▶ _WORK REQUEST_: Could you write out the whole listing exactly as it appears?
== MATERIAL SHOWN ==
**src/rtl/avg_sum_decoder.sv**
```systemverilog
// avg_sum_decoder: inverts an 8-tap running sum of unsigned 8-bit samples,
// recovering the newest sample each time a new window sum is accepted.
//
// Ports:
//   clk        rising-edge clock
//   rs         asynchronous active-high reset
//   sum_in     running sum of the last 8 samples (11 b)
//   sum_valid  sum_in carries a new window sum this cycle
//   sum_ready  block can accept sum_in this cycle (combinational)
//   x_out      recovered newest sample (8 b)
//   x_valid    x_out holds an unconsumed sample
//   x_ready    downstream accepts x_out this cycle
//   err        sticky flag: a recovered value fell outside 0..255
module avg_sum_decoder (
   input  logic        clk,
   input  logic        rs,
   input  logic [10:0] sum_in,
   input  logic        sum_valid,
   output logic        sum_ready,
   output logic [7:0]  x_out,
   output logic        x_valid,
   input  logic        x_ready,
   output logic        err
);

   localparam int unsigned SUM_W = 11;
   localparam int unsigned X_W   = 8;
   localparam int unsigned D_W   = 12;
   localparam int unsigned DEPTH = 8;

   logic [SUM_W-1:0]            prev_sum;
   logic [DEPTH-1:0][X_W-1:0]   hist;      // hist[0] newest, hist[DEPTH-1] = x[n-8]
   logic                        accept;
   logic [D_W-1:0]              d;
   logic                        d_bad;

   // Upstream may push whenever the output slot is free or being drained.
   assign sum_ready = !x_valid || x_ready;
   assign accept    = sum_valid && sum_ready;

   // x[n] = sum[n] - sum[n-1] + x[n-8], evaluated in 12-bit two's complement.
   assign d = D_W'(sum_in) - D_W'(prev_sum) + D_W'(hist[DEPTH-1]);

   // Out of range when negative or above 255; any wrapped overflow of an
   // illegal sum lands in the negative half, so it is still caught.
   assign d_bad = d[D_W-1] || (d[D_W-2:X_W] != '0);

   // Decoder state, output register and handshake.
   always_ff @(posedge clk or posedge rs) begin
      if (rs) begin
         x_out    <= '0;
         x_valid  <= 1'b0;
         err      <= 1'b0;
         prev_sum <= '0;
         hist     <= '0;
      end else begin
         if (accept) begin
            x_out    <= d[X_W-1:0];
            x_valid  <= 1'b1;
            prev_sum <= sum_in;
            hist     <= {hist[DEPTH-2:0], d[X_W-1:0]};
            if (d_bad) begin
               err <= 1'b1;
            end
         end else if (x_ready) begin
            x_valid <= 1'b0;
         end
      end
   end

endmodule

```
===
▶ _RESPONSE AREA_:
**src/rtl/avg_sum_decoder.sv**
```systemverilog
// avg_sum_decoder: inverts an 8-tap running sum of unsigned 8-bit samples,
// recovering the newest sample each time a new window sum is accepted.
//
// Ports:
//   clk        rising-edge clock
//   rs         asynchronous active-high reset
//   sum_in     running sum of the last 8 samples (11 b)
//   sum_valid  sum_in carries a new window sum this cycle
//   sum_ready  block can accept sum_in this cycle (combinational)
//   x_out      recovered newest sample (8 b)
//   x_valid    x_out holds an unconsumed sample
//   x_ready    downstream accepts x_out this cycle
//   err        sticky flag: a recovered value fell outside 0..255
module avg_sum_decoder (
   input  logic        clk,
   input  logic        rs,
   input  logic [10:0] sum_in,
   input  logic        sum_valid,
   output logic        sum_ready,
   output logic [7:0]  x_out,
   output logic        x_valid,
   input  logic        x_ready,
   output logic        err
);

   localparam int unsigned SUM_W = 11;
   localparam int unsigned X_W   = 8;
   localparam int unsigned D_W   = 12;
   localparam int unsigned DEPTH = 8;

   logic [SUM_W-1:0]            prev_sum;
   logic [DEPTH-1:0][X_W-1:0]   hist;      // hist[0] newest, hist[DEPTH-1] = x[n-8]
   logic                        accept;
   logic [D_W-1:0]              d;
   logic                        d_bad;

   // Upstream may push whenever the output slot is free or being drained.
   assign sum_ready = !x_valid || x_ready;
   assign accept    = sum_valid && sum_ready;

   // x[n] = sum[n] - sum[n-1] + x[n-8], evaluated in 12-bit two's complement.
   assign d = D_W'(sum_in) - D_W'(prev_sum) + D_W'(hist[DEPTH-1]);

   // Out of range when negative or above 255; any wrapped overflow of an
   // illegal sum lands in the negative half, so it is still caught.
   assign d_bad = d[D_W-1] || (d[D_W-2:X_W] != '0);

   // Decoder state, output register and handshake.
   always_ff @(posedge clk or posedge rs) begin
      if (rs) begin
         x_out    <= '0;
         x_valid  <= 1'b0;
         err      <= 1'b0;
         prev_sum <= '0;
         hist     <= '0;
      end else begin
         if (accept) begin
            x_out    <= d[X_W-1:0];
            x_valid  <= 1'b1;
            prev_sum <= sum_in;
            hist     <= {hist[DEPTH-2:0], d[X_W-1:0]};
            if (d_bad) begin
               err <= 1'b1;
            end
         end else if (x_ready) begin
            x_valid <= 1'b0;
         end
      end
   end

endmodule

```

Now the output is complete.